The through holes 10 of the first to seventh embodiments reduce noise generated by the rotation of the centrifugal fan 1. Further, the through holes 10 of the first to seventh embodiments are intended to suppress a decrease in the air blowing efficiency due to the reduction of the area of the blade 4 due to the through holes 10 or to improve the air blowing efficiency.

First, the reason why noise is generated by the rotation of the centrifugal fan 1 will be described with reference to FIG.
In FIG. 11, the speed of the main flow flowing through the outlet of the blade-to-blade flow path is indicated by an arrow v, and the axis of the vortex that is the noise source is indicated by an arrow ω. Here, according to Powell's vortex sound theory, the sound source term is represented by div(v×ω), and it is shown that the noise increases as the value increases. Div means divergence, and becomes large at the time of springing out and inhaling in a minute volume. Further, v means the mainstream velocity, and ω means the vorticity. That is, the noise is an outer product of the mainstream velocity v and the vorticity ω. Therefore, a large vortex is orthogonal to the main stream, and the place where it is generated or disappears becomes a sound. Therefore, noise can be reduced by reducing the vortex generated at the outlet of the inter-blade passage. In order to reduce the vortex generated at the outlet of the blade-to-blade passage, the variation in the flow velocity at the outlet of the blade-to-blade passage (that is, the flow velocity deviation) may be reduced.

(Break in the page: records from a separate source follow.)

Context: an optimization exercise on an open-source flow, tuned for small area. The choices shown serve that exercise and are no tape-out recipe.
Only simulation tests tie the RTL to the original design; equivalence was not proved.

## design/flow/constraint.sdc

```tcl
create_clock -name core_clock -period 14.0 [get_ports {clk}]
set_input_delay 2.8000 -clock core_clock [delete_from_list [all_inputs] [get_ports {clk}]]
set_output_delay 2.8000 -clock core_clock [all_outputs]
set_load 0.01 [all_outputs]
```

## design/flow/run.sh

```bash
#!/bin/bash
# synth_recipe.tcl (not shown) runs the flow's synth.tcl, then flattens the netlist and writes it again
# the make line also repeats each setting of config.mk as NAME=value (left out here)
make -C /OpenROAD-flow-scripts/flow DESIGN_CONFIG=/design/flow/config.mk WORK_HOME=/design/flow/orfs CLKGATE_MAP_FILE= SYNTH_SCRIPT=/design/flow/synth_recipe.tcl finish
```

## design/flow/design.v

```verilog
module mcar_timer (
    input  wire        clk,
    input  wire        rst,         
    input  wire [39:0] cmd,
    input  wire        cmd_valid,
    input  wire        tick,        
    input  wire [7:0]  flag0,       
    input  wire [7:0]  flag1,       
    output wire        busy,
    output reg  [7:0]  result,
    output reg  [7:0]  fault,
    output reg  [5:0]  pin_dir,
    output reg  [5:0]  pin_out,
    output reg  [7:0]  cb_out,
    output reg         cb_strobe
);
    localparam [7:0] OP_CFGNM = 8'h01, OP_DELAY = 8'h02, OP_SETCB = 8'h03,
                     OP_MINIT = 8'h04, OP_CHDIR = 8'h05, OP_SETDC = 8'h06,
                     OP_ROT   = 8'h07, OP_STOP  = 8'h08, OP_UPDSF = 8'h09;
    localparam [7:0] RC_OK = 8'd0, RC_INVALID = 8'd1, RC_RANGE = 8'd2, RC_ABORTED = 8'd3;
    localparam [5:0] PWM_MASK    = 6'b100100;
    localparam [5:0] EN_MASK0    = 6'b000011;
    localparam [5:0] EN_MASK1    = 6'b011000;
    localparam [5:0] FWD_PATTERN = 6'b001001;
    localparam [2:0] CS_STOP = 3'd0, CS_1024 = 3'd5;
    localparam [1:0] S_TEST = 2'd0, S_ON = 2'd1, S_LOW = 2'd2, S_OFF = 2'd3;
    localparam [31:0] MAX_MS    = 32'd2147450;    
    localparam [31:0] TICK16_MS = 32'd125;        
    localparam [31:0] P16       = 32'd4096;       
    reg [2:0]  t_cs;           
    reg [7:0]  t_cnt;          
    reg        t_toie;         
    reg        t_tov;          
    reg        ovf_pend;       
    reg [15:0] ovf_needed;
    reg [15:0] isr_cnt;
    reg [1:0]  tref, mref;
    reg [7:0]  cb;
    reg        mstop;
    reg        dpoll_act;
    reg [15:0] poll_cnt;
    reg        setdc_act;
    reg [6:0]  setdc_pct;
    reg [1:0]  setdc_ph;
    reg        rot_act;
    wire stack_empty = !dpoll_act && !setdc_act && !rot_act;
    assign busy = !stack_empty || (fault != 8'd0);
    wire [7:0] tflag = (tref == 2'd1) ? flag0 : flag1;
    wire [7:0] mflag = (mref == 2'd1) ? flag0 : flag1;
    wire       tflag_up = (tflag != 8'd0);
    wire       mflag_up = (mflag != 8'd0);
    wire [7:0]  op  = cmd[39:32];
    wire [31:0] arg = cmd[31:0];
    reg cmd_reserved;
    always @(*) begin
        case (op)
            OP_CFGNM: cmd_reserved = (arg[31:10] != 22'd0) || (arg[9:8] == 2'd3);
            OP_DELAY: cmd_reserved = 1'b0;
            OP_SETCB: cmd_reserved = (arg[31:8] != 24'd0);
            OP_MINIT: cmd_reserved = (arg[31:2] != 30'd0) || (arg[1:0] == 2'd3);
            OP_CHDIR: cmd_reserved = (arg[31:1] != 31'd0);
            OP_SETDC: cmd_reserved = (arg[31:8] != 24'd0);
            OP_ROT, OP_STOP, OP_UPDSF:
                      cmd_reserved = (arg != 32'd0);
            default:  cmd_reserved = 1'b1;
        endcase
    end
    wire [6:0] on_ms  = setdc_pct / 7'd10;
    wire [6:0] off_ms = 7'd10 - on_ms;
    wire [31:0] plan_ms = stack_empty ? arg :
                          (setdc_ph == S_ON) ? {25'd0, on_ms} : {25'd0, off_ms};
    wire        plan_oor = (plan_ms > MAX_MS);
    wire [31:0] w16 = plan_ms * TICK16_MS;
    wire [31:0] raw_short = (P16 - w16 + 32'd15) / 32'd16;
    wire [31:0] n_long    = (w16 + P16 - 32'd1) / P16;
    wire [31:0] rem_long  = w16 - P16 * (n_long - 32'd1);
    wire [31:0] raw_long  = 32'd256 - (32'd2 * rem_long + 32'd16) / 32'd32;
    reg  [15:0] plan_n;
    reg  [31:0] plan_raw;
    always @(*) begin
        if (w16 < P16) begin
            plan_n   = 16'd1;
            plan_raw = raw_short;
        end else if (w16 == P16) begin
            plan_n   = 16'd1;
            plan_raw = 32'd0;
        end else begin
            plan_n   = n_long[15:0];
            plan_raw = raw_long;
        end
    end
    wire [7:0] plan_p = (plan_raw > 32'd255) ? 8'd255 : plan_raw[7:0];
    reg [2:0]  n_cs;
    reg [7:0]  n_cnt;
    reg        n_toie, n_tov, n_pend;
    reg [15:0] n_ovf_needed, n_isr_cnt;
    reg [1:0]  n_tref, n_mref;
    reg [7:0]  n_cb;
    reg        n_mstop;
    reg [7:0]  n_result, n_fault;
    reg [5:0]  n_pin_dir, n_pin_out;
    reg [7:0]  n_cb_out;
    reg        n_cb_strobe;
    reg        n_dpoll_act, n_setdc_act, n_rot_act;
    reg [15:0] n_poll_cnt;
    reg [6:0]  n_setdc_pct;
    reg [1:0]  n_setdc_ph;
    reg [15:0] cnt_inc;
    reg        raise_fault;
    task do_call_delay(input host_caller);
        begin
            if (plan_oor) begin
                if (host_caller) n_result = RC_RANGE;
            end else if (tref == 2'd0) begin
                raise_fault = 1'b1;
            end else if (tflag_up) begin
                if (host_caller) n_result = RC_ABORTED;
            end else begin
                n_ovf_needed = plan_n;
                n_cnt        = plan_p;
                n_cs         = CS_1024;
                n_dpoll_act  = 1'b1;
                n_poll_cnt   = 16'd0;
            end
        end
    endtask
    always @(*) begin
        n_cs         = t_cs;
        n_cnt        = t_cnt;
        n_toie       = t_toie;
        n_tov        = t_tov;
        n_pend       = ovf_pend;
        n_ovf_needed = ovf_needed;
        n_isr_cnt    = isr_cnt;
        n_tref       = tref;
        n_mref       = mref;
        n_cb         = cb;
        n_mstop      = mstop;
        n_result     = result;
        n_fault      = fault;
        n_pin_dir    = pin_dir;
        n_pin_out    = pin_out;
        n_cb_out     = 8'd0;
        n_cb_strobe  = 1'b0;
        n_dpoll_act  = dpoll_act;
        n_poll_cnt   = poll_cnt;
        n_setdc_act  = setdc_act;
        n_setdc_pct  = setdc_pct;
        n_setdc_ph   = setdc_ph;
        n_rot_act    = rot_act;
        cnt_inc      = 16'd0;
        raise_fault  = 1'b0;
        if (fault != 8'd0) begin
        end else if (ovf_pend) begin
            if (tref == 2'd0) begin
                raise_fault = 1'b1;
            end else begin
                n_pend  = 1'b0;
                cnt_inc = isr_cnt + 16'd1;
                if (cnt_inc >= ovf_needed || tflag_up) begin
                    n_isr_cnt = 16'd0;
                    n_cs      = CS_STOP;
                    if (cb == 8'd1) begin
                        n_mstop = 1'b1;
                    end else if (cb != 8'd0) begin
                        n_cb_out    = cb;
                        n_cb_strobe = 1'b1;
                    end
                end else begin
                    n_isr_cnt = cnt_inc;
                end
            end
        end else begin
            if (stack_empty) begin
                if (cmd_valid) begin
                    if (cmd_reserved) begin
                        n_result = RC_INVALID;
                    end else begin
                        case (op)
                            OP_CFGNM: begin
                                if (arg[7:0] > 8'd1) begin
                                    n_result = RC_INVALID;
                                end else begin
                                    n_toie   = arg[0];
                                    n_tref   = arg[9:8];
                                    n_result = RC_OK;
                                end
                            end
                            OP_DELAY: begin
                                do_call_delay(1'b1);
                            end
                            OP_SETCB: begin
                                if (arg[7:0] == 8'd0) begin
                                    n_result = RC_INVALID;
                                end else begin
                                    n_cb     = arg[7:0];
                                    n_result = RC_OK;
                                end
                            end
                            OP_MINIT: begin
                                n_pin_dir = 6'b111111;
                                n_pin_out = (pin_out & PWM_MASK) | FWD_PATTERN;
                                n_mref    = arg[1:0];
                                n_cb      = 8'd1;
                                n_result  = RC_OK;
                            end
                            OP_CHDIR: begin
                                n_pin_out = pin_out ^ (arg[0] ? EN_MASK1 : EN_MASK0);
                                n_result  = RC_OK;
                            end
                            OP_SETDC: begin
                                if (arg[7:0] > 8'd100) begin
                                    n_result = RC_RANGE;
                                end else begin
                                    n_setdc_act = 1'b1;
                                    n_setdc_pct = arg[6:0];
                                    n_setdc_ph  = S_TEST;
                                end
                            end
                            OP_ROT: begin
                                if (mref == 2'd0) begin
                                    raise_fault = 1'b1;
                                end else if (mflag_up) begin
                                    n_result = RC_ABORTED;
                                end else begin
                                    n_pin_out   = pin_out ^ EN_MASK0;
                                    n_rot_act   = 1'b1;
                                    n_setdc_act = 1'b1;
                                    n_setdc_pct = 7'd50;
                                    n_setdc_ph  = S_TEST;
                                end
                            end
                            OP_STOP: begin
                                n_pin_out = pin_out & ~PWM_MASK;
                                n_mstop   = 1'b0;
                                n_result  = RC_OK;
                            end
                            OP_UPDSF: begin
                                n_mstop  = 1'b1;
                                n_result = RC_OK;
                            end
                            default: ;
                        endcase
                    end
                end
            end else if (dpoll_act) begin
                if (t_tov) begin
                    if (tref == 2'd0) begin
                        raise_fault = 1'b1;
                    end else begin
                        n_tov   = 1'b0;
                        cnt_inc = poll_cnt + 16'd1;
                        if (cnt_inc >= ovf_needed || tflag_up) begin
                            n_cs        = CS_STOP;
                            n_dpoll_act = 1'b0;
                            if (!setdc_act && !rot_act) n_result = RC_OK;
                        end else begin
                            n_poll_cnt = cnt_inc;
                        end
                    end
                end
            end else if (setdc_act) begin
                case (setdc_ph)
                    S_TEST: begin
                        if (mref == 2'd0) begin
                            raise_fault = 1'b1;
                        end else if (!mstop && !mflag_up) begin
                            n_pin_out  = pin_out | PWM_MASK;
                            n_setdc_ph = S_ON;
                        end else begin
                            n_mstop     = 1'b0;
                            n_setdc_act = 1'b0;
                            if (!rot_act) n_result = RC_OK;
                        end
                    end
                    S_ON: begin
                        n_setdc_ph = S_LOW;
                        do_call_delay(1'b0);
                    end
                    S_LOW: begin
                        n_pin_out  = pin_out & ~PWM_MASK;
                        n_setdc_ph = S_OFF;
                    end
                    default: begin  
                        n_setdc_ph = S_TEST;
                        do_call_delay(1'b0);
                    end
                endcase
            end else begin
                n_pin_out = pin_out ^ EN_MASK0;
                n_rot_act = 1'b0;
                n_result  = RC_OK;
            end
            if (!raise_fault && tick && n_cs != CS_STOP) begin
                if (n_cnt == 8'd255) begin
                    n_tov = 1'b1;
                    if (n_toie) n_pend = 1'b1;
                end
                n_cnt = n_cnt + 8'd1;
            end
        end
        if (raise_fault) begin
            n_cs         = t_cs;
            n_cnt        = t_cnt;
            n_toie       = t_toie;
            n_tov        = t_tov;
            n_pend       = ovf_pend;
            n_ovf_needed = ovf_needed;
            n_isr_cnt    = isr_cnt;
            n_tref       = tref;
            n_mref       = mref;
            n_cb         = cb;
            n_mstop      = mstop;
            n_result     = result;
            n_pin_dir    = pin_dir;
            n_pin_out    = pin_out;
            n_cb_out     = 8'd0;
            n_cb_strobe  = 1'b0;
            n_dpoll_act  = dpoll_act;
            n_poll_cnt   = poll_cnt;
            n_setdc_act  = setdc_act;
            n_setdc_pct  = setdc_pct;
            n_setdc_ph   = setdc_ph;
            n_rot_act    = rot_act;
            n_fault      = 8'd1;       
        end
    end
    always @(posedge clk) begin
        if (rst) begin
            t_cs       <= CS_STOP;
            t_cnt      <= 8'd0;
            t_toie     <= 1'b0;
            t_tov      <= 1'b0;
            ovf_pend   <= 1'b0;
            ovf_needed <= 16'd0;
            isr_cnt    <= 16'd0;
            tref       <= 2'd0;
            mref       <= 2'd0;
            cb         <= 8'd0;
            mstop      <= 1'b0;
            result     <= 8'd0;
            fault      <= 8'd0;
            pin_dir    <= 6'd0;
            pin_out    <= 6'd0;
            cb_out     <= 8'd0;
            cb_strobe  <= 1'b0;
            dpoll_act  <= 1'b0;
            poll_cnt   <= 16'd0;
            setdc_act  <= 1'b0;
            setdc_pct  <= 7'd0;
            setdc_ph   <= S_TEST;
            rot_act    <= 1'b0;
        end else begin
            t_cs       <= n_cs;
            t_cnt      <= n_cnt;
            t_toie     <= n_toie;
            t_tov      <= n_tov;
            ovf_pend   <= n_pend;
            ovf_needed <= n_ovf_needed;
            isr_cnt    <= n_isr_cnt;
            tref       <= n_tref;
            mref       <= n_mref;
            cb         <= n_cb;
            mstop      <= n_mstop;
            result     <= n_result;
            fault      <= n_fault;
            pin_dir    <= n_pin_dir;
            pin_out    <= n_pin_out;
            cb_out     <= n_cb_out;
            cb_strobe  <= n_cb_strobe;
            dpoll_act  <= n_dpoll_act;
            poll_cnt   <= n_poll_cnt;
            setdc_act  <= n_setdc_act;
            setdc_pct  <= n_setdc_pct;
            setdc_ph   <= n_setdc_ph;
            rot_act    <= n_rot_act;
        end
    end
endmodule
```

  FIG. 12 shows the deviation of the flow velocity in the inter-blade passage when serrations are provided on the trailing edge 7 of the blade 4. In the flow path between the blades, the flow velocity near the suction surface 8 is fast, and the flow velocity near the pressure surface 9 is slow. Therefore, when serrations are provided on the trailing edge 7 of the blade 4, as shown by an arrow F, the air flowing in the vicinity of the positive pressure surface 9 in the predetermined inter-blade flow path passes through the notch of the serration, and the predetermined It flows to another inter-blade flow passage located on the rear side in the rotational direction of the inter-blade flow passage. Therefore, in the other inter-blade passages, the air having a high flow velocity flowing in the vicinity of the suction surface 8 is pushed out to the rear side in the rotational direction, and the flow velocity at the outlet of the inter-blade passage becomes closer to uniform. Therefore, the vortex formed near the trailing edge 7 of the blade 4 becomes smaller, and the noise is reduced. It should be noted that this was discovered by the research of the inventors.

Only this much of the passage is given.